## EXERCISE BRIEF
Please tally the lines in the material below that contain the word "resource", and give the count only.

## SOURCE DATA
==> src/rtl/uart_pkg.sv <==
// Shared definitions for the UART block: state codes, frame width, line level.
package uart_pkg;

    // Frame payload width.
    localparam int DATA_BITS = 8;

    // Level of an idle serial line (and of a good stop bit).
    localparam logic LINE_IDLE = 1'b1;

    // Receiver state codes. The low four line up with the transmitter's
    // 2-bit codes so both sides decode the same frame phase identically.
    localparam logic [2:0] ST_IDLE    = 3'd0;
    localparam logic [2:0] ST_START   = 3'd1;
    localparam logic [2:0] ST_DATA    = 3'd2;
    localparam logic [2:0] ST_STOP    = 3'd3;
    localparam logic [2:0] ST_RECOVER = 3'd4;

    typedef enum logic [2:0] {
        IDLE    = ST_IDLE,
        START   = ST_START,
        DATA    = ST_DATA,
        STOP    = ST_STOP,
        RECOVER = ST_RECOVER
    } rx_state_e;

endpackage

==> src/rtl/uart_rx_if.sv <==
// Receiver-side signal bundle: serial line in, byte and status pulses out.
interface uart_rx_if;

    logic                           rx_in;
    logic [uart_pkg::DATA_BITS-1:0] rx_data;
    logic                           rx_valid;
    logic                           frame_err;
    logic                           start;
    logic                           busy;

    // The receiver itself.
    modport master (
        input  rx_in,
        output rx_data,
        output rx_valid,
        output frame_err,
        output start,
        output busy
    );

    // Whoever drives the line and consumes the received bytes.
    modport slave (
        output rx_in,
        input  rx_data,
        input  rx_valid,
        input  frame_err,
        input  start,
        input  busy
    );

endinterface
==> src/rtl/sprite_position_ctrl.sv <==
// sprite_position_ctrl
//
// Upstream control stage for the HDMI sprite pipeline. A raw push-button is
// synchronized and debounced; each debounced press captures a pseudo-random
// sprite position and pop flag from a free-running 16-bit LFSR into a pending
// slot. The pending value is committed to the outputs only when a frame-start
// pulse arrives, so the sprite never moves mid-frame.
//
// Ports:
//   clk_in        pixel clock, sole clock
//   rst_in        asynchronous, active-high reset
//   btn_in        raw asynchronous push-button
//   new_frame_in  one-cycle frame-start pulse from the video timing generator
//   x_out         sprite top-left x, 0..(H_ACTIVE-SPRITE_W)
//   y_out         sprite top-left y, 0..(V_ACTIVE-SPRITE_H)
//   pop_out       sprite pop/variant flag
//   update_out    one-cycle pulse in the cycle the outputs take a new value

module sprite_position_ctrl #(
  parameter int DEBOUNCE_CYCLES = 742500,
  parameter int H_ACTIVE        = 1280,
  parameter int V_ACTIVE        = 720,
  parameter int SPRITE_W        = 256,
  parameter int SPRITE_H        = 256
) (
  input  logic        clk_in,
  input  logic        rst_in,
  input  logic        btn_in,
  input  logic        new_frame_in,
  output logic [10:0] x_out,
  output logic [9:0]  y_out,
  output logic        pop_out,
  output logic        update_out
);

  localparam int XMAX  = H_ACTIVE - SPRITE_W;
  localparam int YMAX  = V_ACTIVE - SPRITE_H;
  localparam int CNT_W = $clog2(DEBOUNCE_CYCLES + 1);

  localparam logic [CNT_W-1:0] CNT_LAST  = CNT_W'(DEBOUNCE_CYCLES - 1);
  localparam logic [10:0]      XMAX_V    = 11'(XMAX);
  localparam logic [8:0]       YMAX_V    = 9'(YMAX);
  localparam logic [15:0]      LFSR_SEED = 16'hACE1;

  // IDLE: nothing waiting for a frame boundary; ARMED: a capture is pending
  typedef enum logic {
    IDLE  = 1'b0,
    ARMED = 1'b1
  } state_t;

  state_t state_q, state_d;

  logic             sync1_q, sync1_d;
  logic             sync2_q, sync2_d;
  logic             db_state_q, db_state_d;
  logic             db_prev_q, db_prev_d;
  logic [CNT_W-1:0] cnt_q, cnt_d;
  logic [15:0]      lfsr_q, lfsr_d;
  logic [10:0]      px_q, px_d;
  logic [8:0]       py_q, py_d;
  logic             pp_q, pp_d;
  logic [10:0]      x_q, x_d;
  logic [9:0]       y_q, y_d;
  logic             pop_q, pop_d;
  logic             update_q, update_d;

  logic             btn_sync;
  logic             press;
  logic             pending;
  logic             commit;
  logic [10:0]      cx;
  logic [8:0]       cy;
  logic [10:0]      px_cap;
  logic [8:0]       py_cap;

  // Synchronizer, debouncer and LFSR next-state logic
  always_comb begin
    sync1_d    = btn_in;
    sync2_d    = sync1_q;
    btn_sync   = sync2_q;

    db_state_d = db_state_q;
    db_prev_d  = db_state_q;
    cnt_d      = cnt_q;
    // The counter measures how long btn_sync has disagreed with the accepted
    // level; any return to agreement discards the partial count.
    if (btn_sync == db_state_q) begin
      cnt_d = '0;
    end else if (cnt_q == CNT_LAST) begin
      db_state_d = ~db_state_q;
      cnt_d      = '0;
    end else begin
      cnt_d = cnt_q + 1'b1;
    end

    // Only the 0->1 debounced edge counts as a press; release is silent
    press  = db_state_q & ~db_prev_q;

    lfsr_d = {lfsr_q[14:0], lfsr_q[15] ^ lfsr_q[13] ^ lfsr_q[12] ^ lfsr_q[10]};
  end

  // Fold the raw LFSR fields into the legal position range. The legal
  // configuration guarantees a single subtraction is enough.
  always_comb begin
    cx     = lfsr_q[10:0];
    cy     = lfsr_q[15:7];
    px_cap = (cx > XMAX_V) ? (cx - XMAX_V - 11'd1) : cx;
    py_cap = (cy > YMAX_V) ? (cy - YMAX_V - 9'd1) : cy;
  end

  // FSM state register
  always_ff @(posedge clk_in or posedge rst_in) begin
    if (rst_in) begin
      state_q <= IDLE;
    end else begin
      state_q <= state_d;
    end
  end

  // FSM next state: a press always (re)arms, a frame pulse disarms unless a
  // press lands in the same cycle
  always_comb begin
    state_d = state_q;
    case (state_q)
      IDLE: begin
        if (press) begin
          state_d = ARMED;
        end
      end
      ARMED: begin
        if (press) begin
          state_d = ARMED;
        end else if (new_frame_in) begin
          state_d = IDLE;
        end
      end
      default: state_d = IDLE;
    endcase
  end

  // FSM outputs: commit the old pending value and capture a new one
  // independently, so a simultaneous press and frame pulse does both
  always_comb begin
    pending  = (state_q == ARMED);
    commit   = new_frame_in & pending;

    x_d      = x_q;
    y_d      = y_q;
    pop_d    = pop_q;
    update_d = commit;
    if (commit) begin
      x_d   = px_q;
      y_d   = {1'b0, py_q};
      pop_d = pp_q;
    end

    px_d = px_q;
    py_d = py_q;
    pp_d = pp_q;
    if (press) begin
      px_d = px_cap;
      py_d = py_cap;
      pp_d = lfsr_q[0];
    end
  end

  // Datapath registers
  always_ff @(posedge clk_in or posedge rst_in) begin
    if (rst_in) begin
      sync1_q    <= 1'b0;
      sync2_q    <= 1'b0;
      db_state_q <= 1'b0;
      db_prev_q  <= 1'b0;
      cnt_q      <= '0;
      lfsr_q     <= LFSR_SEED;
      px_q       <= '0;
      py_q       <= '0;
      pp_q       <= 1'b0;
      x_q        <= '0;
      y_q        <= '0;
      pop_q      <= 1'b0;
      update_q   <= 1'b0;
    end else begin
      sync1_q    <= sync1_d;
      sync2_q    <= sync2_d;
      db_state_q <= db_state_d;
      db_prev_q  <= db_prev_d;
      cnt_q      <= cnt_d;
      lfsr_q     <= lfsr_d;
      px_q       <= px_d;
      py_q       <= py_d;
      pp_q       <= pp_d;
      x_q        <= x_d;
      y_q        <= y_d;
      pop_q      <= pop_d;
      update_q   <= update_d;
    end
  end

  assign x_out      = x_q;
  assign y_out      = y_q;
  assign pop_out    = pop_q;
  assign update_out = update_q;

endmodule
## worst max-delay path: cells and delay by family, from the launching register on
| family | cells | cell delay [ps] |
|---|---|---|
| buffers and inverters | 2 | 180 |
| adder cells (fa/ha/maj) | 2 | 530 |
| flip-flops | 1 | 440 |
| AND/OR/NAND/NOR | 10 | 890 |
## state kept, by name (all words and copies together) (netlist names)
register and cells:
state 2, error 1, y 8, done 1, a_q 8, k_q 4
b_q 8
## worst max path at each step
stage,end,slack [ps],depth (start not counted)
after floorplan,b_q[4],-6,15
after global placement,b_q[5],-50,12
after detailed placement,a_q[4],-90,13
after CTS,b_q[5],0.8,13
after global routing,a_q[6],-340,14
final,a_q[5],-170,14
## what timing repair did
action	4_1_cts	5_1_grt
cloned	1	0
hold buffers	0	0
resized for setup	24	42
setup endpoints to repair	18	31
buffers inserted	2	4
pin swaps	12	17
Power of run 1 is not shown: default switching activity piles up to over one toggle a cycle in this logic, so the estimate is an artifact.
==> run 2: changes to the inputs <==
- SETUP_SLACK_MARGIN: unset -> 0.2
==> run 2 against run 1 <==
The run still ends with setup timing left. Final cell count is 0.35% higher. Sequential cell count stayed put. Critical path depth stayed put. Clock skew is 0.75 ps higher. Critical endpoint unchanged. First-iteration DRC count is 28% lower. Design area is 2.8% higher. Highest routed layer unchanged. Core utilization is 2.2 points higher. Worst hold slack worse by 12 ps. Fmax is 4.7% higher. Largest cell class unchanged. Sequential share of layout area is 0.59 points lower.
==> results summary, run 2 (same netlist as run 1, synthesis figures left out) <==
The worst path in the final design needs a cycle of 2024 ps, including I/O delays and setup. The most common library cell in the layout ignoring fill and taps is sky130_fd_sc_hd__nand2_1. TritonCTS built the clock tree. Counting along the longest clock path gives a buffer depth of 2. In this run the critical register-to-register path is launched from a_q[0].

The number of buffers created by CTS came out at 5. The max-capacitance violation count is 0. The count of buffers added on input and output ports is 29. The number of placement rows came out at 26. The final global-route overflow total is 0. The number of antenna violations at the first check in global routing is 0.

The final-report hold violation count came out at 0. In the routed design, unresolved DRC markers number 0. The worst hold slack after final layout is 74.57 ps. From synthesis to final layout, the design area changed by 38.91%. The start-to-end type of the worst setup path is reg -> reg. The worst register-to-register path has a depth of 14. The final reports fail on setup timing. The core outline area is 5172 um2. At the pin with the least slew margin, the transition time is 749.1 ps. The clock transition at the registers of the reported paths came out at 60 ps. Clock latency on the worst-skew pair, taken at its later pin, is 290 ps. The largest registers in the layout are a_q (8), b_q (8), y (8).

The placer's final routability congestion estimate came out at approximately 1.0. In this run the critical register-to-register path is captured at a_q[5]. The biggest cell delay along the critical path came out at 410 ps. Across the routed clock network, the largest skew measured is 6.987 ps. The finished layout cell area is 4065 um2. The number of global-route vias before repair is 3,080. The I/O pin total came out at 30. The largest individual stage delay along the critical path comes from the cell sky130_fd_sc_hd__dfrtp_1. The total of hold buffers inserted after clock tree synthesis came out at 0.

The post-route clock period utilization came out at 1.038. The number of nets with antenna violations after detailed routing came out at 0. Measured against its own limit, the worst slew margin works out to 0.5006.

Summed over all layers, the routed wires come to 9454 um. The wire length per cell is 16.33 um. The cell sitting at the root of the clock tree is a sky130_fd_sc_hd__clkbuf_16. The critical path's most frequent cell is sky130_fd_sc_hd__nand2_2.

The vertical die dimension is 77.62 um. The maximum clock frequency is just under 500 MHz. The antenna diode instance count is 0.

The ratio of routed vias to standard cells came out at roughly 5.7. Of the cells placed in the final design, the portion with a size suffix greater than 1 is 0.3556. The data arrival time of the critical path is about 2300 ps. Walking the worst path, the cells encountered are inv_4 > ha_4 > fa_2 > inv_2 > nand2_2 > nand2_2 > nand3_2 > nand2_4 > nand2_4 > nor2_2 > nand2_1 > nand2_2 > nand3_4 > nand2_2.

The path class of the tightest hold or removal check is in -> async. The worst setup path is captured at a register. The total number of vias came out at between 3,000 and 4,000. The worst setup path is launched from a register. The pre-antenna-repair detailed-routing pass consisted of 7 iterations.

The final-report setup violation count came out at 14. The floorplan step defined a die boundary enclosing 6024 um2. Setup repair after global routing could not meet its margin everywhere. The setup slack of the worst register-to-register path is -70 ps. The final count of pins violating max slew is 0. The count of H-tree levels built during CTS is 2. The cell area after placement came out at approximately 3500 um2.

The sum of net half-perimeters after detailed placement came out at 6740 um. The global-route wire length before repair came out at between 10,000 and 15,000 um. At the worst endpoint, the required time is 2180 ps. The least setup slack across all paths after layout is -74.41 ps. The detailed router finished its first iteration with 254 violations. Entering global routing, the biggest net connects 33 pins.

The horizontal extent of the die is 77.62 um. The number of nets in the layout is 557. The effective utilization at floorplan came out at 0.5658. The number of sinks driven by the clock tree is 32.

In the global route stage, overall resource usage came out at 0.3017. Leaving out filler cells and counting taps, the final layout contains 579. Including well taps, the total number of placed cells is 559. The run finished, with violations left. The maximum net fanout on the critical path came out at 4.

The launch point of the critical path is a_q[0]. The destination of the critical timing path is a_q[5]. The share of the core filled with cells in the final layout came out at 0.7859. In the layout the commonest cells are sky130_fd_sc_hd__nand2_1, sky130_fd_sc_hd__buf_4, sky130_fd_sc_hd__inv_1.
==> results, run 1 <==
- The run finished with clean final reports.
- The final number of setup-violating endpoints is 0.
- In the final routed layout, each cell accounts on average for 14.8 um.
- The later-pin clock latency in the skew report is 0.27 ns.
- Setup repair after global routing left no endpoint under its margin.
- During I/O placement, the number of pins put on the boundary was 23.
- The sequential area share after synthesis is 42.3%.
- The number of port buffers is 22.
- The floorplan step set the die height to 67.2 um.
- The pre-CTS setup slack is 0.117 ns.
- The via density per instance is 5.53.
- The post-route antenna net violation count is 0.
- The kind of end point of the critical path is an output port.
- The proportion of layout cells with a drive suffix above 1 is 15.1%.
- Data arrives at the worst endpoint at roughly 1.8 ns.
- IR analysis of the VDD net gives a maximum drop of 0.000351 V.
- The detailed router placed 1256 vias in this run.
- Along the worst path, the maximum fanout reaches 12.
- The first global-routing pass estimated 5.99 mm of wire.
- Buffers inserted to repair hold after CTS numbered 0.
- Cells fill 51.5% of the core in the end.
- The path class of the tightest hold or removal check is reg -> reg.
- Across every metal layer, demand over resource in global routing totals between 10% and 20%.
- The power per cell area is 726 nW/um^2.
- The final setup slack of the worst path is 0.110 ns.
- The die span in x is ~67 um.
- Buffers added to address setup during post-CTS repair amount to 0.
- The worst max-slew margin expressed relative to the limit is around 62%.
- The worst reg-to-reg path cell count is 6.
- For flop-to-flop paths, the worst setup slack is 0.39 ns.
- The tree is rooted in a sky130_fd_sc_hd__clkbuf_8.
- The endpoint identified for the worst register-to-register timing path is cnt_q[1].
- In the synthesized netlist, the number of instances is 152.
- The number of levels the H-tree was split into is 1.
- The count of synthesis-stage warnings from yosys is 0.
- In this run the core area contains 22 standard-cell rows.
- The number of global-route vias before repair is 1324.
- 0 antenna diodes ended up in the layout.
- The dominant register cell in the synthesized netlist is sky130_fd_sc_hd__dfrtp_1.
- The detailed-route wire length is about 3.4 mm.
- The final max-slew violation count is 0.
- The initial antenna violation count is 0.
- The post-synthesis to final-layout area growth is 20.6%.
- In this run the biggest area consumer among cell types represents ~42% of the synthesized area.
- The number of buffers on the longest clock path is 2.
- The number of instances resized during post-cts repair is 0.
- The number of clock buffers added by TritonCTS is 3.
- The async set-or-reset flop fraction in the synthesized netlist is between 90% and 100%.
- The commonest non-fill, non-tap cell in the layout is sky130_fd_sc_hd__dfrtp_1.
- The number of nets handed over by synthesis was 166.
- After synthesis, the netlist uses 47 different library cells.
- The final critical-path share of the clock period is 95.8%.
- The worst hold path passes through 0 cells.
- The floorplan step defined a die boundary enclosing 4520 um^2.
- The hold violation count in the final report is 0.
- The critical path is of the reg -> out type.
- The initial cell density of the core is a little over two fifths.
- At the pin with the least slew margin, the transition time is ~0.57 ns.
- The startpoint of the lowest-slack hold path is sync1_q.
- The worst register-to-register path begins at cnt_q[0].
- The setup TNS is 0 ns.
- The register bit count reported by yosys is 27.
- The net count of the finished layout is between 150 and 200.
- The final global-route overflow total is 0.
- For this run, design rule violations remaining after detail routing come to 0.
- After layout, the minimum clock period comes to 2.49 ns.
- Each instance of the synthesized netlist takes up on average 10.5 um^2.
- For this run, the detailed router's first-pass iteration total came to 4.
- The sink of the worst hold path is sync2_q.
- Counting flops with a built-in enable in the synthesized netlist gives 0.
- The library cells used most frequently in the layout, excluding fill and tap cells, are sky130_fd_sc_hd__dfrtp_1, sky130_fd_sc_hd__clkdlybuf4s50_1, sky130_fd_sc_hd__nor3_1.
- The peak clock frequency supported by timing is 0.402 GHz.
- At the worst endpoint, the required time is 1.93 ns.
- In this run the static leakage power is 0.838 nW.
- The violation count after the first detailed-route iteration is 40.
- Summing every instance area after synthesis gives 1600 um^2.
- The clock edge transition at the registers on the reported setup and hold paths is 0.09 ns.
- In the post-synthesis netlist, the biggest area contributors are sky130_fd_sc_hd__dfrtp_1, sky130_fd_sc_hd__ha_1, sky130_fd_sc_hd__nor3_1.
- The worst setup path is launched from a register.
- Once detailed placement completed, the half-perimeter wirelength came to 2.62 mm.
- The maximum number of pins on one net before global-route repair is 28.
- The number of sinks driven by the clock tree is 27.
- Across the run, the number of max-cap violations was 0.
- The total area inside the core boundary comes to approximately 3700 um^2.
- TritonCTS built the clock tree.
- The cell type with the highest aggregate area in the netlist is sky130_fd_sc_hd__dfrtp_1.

## RESPONSE AREA
2